Литмир - Электронная Библиотека
A
A

9.

А есть ли вообще это будущее? И если да, то может ли оно быть иначе и иным, чем прошлым, наступающим повторно и как расплата ? Но прошлое, как и будущее, лишь функции от настоящего, которое полагает то и другое и, как полагающее, оказывается первее того и другого. То, что прошлого и будущего уже нет и еще нет, а настоящего нет в той мере, в какой оно непрерывно флуктуирует из еще-нет в уже-нет, известно со времен Августина. При этом блистательные диалектики упускают из виду самих себя, собственную мысль, которая есть , и не просто есть , а прежде всяких нет . В своем есть мысль, как полагающее, есть настоящее, а в нет , как положенное, прошлое и будущее.

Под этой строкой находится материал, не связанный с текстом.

Context: an optimization exercise on an open-source flow, tuned for small area. The choices shown serve that exercise and are no tape-out recipe.
Function was checked by simulation only, so behaviour that the tests miss may differ from the original.

rev 12:
==> flow/design.v <==
`default_nettype none
module rob_top (
  input  wire                    clk,
  input  wire                    rst,
  input  wire                    dispatch_valid,
  input  wire                    dispatch_reg_write_en,
  input  wire [5-1:0]  dispatch_reg_write_addr,
  input  wire [31:0]             dispatch_pc,
  input  wire [4-1:0]       dispatch_exc,
  output logic                   rob_full,
  output logic [3-1:0]  dispatch_tag,
  input  wire                    wb_valid,
  input  wire [3-1:0]   wb_tag,
  input  wire [32-1:0]      wb_data,
  input  wire [4-1:0]       wb_exc,
  output logic                   commit_valid,
  output logic [3-1:0]  commit_tag,
  output logic                   commit_reg_write_en,
  output logic [5-1:0] commit_reg_write_addr,
  output logic [32-1:0]     commit_data,
  output logic [31:0]            commit_pc,
  output logic [4-1:0]      commit_exc,
  output logic                   flush
);
  localparam int N  = 8;
  localparam int TW = 3;
  localparam int EW = (1 + 5 + 32);
  localparam int DW = 32;
  logic [TW-1:0]   cptr;      
  logic [TW-1:0]   tail;      
  logic            full;
  logic [N-1:0]    done;
  logic [N-1:0]    csel;      
  logic [N*EW-1:0] ent_q;
  logic [N*DW-1:0] data_q;
  logic [4-1:0] rcode;
  logic [TW-1:0]     rtag;
  logic              rdec;
  logic [N-1:0]  hsel;        
  assign hsel = {csel[N-2:0], csel[N-1]};
  always_comb begin
    cptr = '0;
    for (int i = 0; i < N; i++) begin
      if (csel[i]) cptr = cptr | TW'(i);
    end
  end
  logic          empty;
  logic          retire;
  logic          alloc;
  logic          rv;
  assign empty  = hsel[tail] && !full;
  assign retire = !empty && (|(done & hsel)) && !flush;
  assign alloc  = dispatch_valid && !full && !flush;
  assign rv     = |rcode;
  logic wb_older;
  logic wb_take;
  logic al_take;
  assign wb_older = (wb_tag < rtag) ^ (wb_tag <= cptr) ^ (rtag <= cptr);
  assign wb_take  = wb_valid && (|wb_exc) && (!rv || wb_older);
  assign al_take = alloc && (|dispatch_exc) && !rv;
  always_ff @(posedge clk) begin
    if (!rst || flush) begin
      rcode <= '0;
    end else if (wb_take) begin
      rcode <= wb_exc;
    end else if (al_take) begin
      rcode <= dispatch_exc;
    end
  end
  always_ff @(posedge clk) begin
    if (wb_take) begin
      rtag <= wb_tag;
      rdec <= 1'b0;
    end else if (al_take) begin
      rtag <= tail;
      rdec <= 1'b1;
    end
  end
  always_ff @(posedge clk) begin
    if (!rst || flush) begin
      csel <= N'(1) << (N - 1);
      tail <= '0;
      full <= 1'b0;
    end else begin
      if (retire) csel <= {csel[N-2:0], csel[N-1]};
      if (alloc)  tail <= tail + 1'b1;
      full <= !retire && (full || (alloc && csel[tail]));
    end
  end
  always_ff @(posedge clk) begin
    if (!rst) begin
      commit_valid <= 1'b0;
      flush        <= 1'b0;
    end else begin
      commit_valid <= retire;
      flush        <= retire && rv && hsel[rtag];
    end
  end
  for (genvar i = 0; i < N; i++) begin : g_line
    logic tsel;
    logic wsel;
    assign tsel = (tail == TW'(i)) && !full;
    assign wsel = wb_valid && (wb_tag == TW'(i));
    always_ff @(posedge clk) begin
      if (tsel) ent_q[i*EW +: EW] <= {dispatch_reg_write_en, dispatch_reg_write_addr, dispatch_pc};
      if (wsel) data_q[i*DW +: DW] <= wb_data;
      if (tsel || wsel) done[i] <= wsel || (|dispatch_exc);
    end
  end
  logic [EW-1:0] c_ent;
  logic [DW-1:0] c_data;
  logic          dzero;
  assign dzero = flush && rdec;
  always_comb begin
    c_ent  = '0;
    c_data = '0;
    for (int i = 0; i < N; i++) begin
      if (csel[i]) begin
        c_ent = c_ent | ent_q[i*EW +: EW];
        if (!dzero) c_data = c_data | data_q[i*DW +: DW];
      end
    end
  end
  assign rob_full     = full;
  assign dispatch_tag = tail;
  assign commit_tag   = cptr;
  assign {commit_reg_write_en, commit_reg_write_addr, commit_pc} = c_ent;
  assign commit_data  = c_data;
  assign commit_exc   = flush ? rcode : '0;
endmodule
`default_nettype wire
==> flow/config.mk <==
export PLATFORM = sky130hd
export DESIGN_NAME = rob_top
export DESIGN_NICKNAME = rob_top
export VERILOG_FILES = /design/flow/design.v
export SDC_FILE = /design/flow/constraint.sdc
export NUM_CORES = 4
export LEC_CHECK = 0
export CAP_MARGIN = 10
export CORE_MARGIN = 2
export CORE_UTILIZATION = 65
export SLEW_MARGIN = 10
==> flow/constraint.sdc <==
create_clock -name core_clock -period 4.0 [get_ports {clk}]
set_input_delay 0.8000 -clock core_clock [delete_from_list [all_inputs] [get_ports {clk}]]
set_output_delay 0.8000 -clock core_clock [all_outputs]
set_load 0.01 [all_outputs]
standard.sh (not shown) runs the stock make flow with config.mk's settings and CLKGATE_MAP_FILE= SYNTH_SCRIPT=/design/flow/synth_recipe.tcl, a recipe that flattens the netlist after the stock synthesis.
==> flow/flow/run.sh <==
#!/bin/bash
# Layout of the version: the standard flow (standard.sh) with
#  - synthesis mapped by an area-oriented ABC script (flow/my_synth.tcl,
#    flow/area.abc) and without Yosys's adder extraction, so ABC maps all logic,
#  - the smallest buffer (buf_1) on every input and output port,
#  - a clock tree of clkbuf_4 buffers, at most 8 sinks each, without dummy loads.
set -euo pipefail
work=$(pwd)
export FLOW_SYNTH_TCL="$work/synth_recipe.tcl"
export ADDER_MAP_FILE=
sed "s#SYNTH_SCRIPT=[^ ]*#SYNTH_SCRIPT=$work/flow/my_synth.tcl#" standard.sh > my_standard.sh
grep -q "SYNTH_SCRIPT=$work/flow/my_synth.tcl" my_standard.sh
export BUFFER_PORTS_ARGS="-buffer_cell sky130_fd_sc_hd__buf_1"
export CTS_ARGS="-sink_clustering_enable -repair_clock_nets -dont_use_dummy_load -buf_list sky130_fd_sc_hd__clkbuf_4 -sink_clustering_size 8 -sink_clustering_max_diameter 40"
bash my_standard.sh > flow_make.log 2>&1
==> flow/flow/area.abc <==
strash
&get -n
&fraig -x
&put
scorr
dc2
dretime
strash
&get -n
&dch -f
&nf -R 1000
&put
strash
&get -n
&dch -f
&nf -R 1000
&put
==> flow/flow/my_synth.tcl <==
# The standard flow's synthesis (synth_recipe.tcl), with ABC mapping the logic with an
# area-oriented script (area.abc) instead of ORFS's speed script.
set ::area_abc_script [file normalize [file join [file dirname [info script]] area.abc]]
proc abc {args} {
  set i [lsearch -exact $args -script]
  if {$i >= 0} { lset args [expr {$i + 1}] $::area_abc_script }
  yosys abc {*}$args
}
source $::env(FLOW_SYNTH_TCL)
Setup changes, rev 12 to rev 13
--- a/flow/design.v
+++ b/flow/design.v
@@ -104,7 +104,7 @@
     always_ff @(posedge clk) begin
       if (tsel) ent_q[i*EW +: EW] <= {dispatch_reg_write_en, dispatch_reg_write_addr, dispatch_pc};
       if (wsel) data_q[i*DW +: DW] <= wb_data;
-      if (tsel || wsel) done[i] <= wsel || (|dispatch_exc);
+      done[i] <= tsel ? (|dispatch_exc) : (done[i] || wsel);
     end
   end
   logic [EW-1:0] c_ent;
--- outcome ---
Between rev 12 and rev 13, number of signal-net inverters in the final layout is higher for rev 12, rev 13 comes in under that.
Rev 13 vs rev 12, endpoint of the worst setup timing path: commit_data[24] vs commit_reg_write_addr[3]
Rev 13 ended with every stage complete and zero timing, DRC or antenna violations.
Rev 13 against rev 12: share of the final layout cell area in sequential cells fell by 0.17 points; final area saw little to no change; clock latency on the worst-skew pair dropped 0.04 ns.
Between rev 13 and rev 12, it is rev 13 whose worst hold slack is lower, by 0.0073 ns.

## port drivers added, routing unchanged
The results above use ideal ports. As a check the final layouts listed here were re-extracted and re-timed, cells and wires unchanged.
Step 1 assumes that a clkbuf_16 drives the clock port and a buf_2 every other input.
Step 2 adds t to the input delays and takes it off the output delays; t is the mean of the earliest and latest rising clock arrival at the registers after step 1. Input paths then give back, and output paths get back, about the clock's delay inside the block.
Slacks: no drivers / after step 1 / after step 2; pairs: no drivers / after step 1.
run | shift t [ns] | slack for setup (ns) | worst setup path after step 2 | slew at the worst register clock pin (ns)
rev 12 | 0.740 | 0.492 / 0.448 / 0.741 | input to register | 0.10 / 0.10
rev 13 | 0.738 | 0.502 / 0.454 / 0.688 | input to register | 0.09 / 0.09
After both steps setup and hold are still met in every run listed.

Настоящее, таким образом, раньше не только будущего, но и прошлого, и именно с этого философски безупречного тезиса и начинается осмысленный исторический дискурс, в котором история оказывается уже не утечкой в бывшее на одном конце и не стоянием перед небывшим на другом конце, а просто длящимся настоящим, «ни до, ни после» («kein Vor noch Nach» немецких мистиков). В противном случае, сознанию не остается ничего иного, как быть ностальгией о двух положенных концах, один из которых застрял в том, чего уже нет, а другой в том, чего еще нет. Понятно, что настоящему, или самому полагающему, тут нет и не может быть места. В качании маятника времени сознание фиксирует одни полюсы, а не саму раскачку, отчего и полюсы неизбежным образом теряют реальность и исчезают из зоны мыслимого в зону грезящего.

10.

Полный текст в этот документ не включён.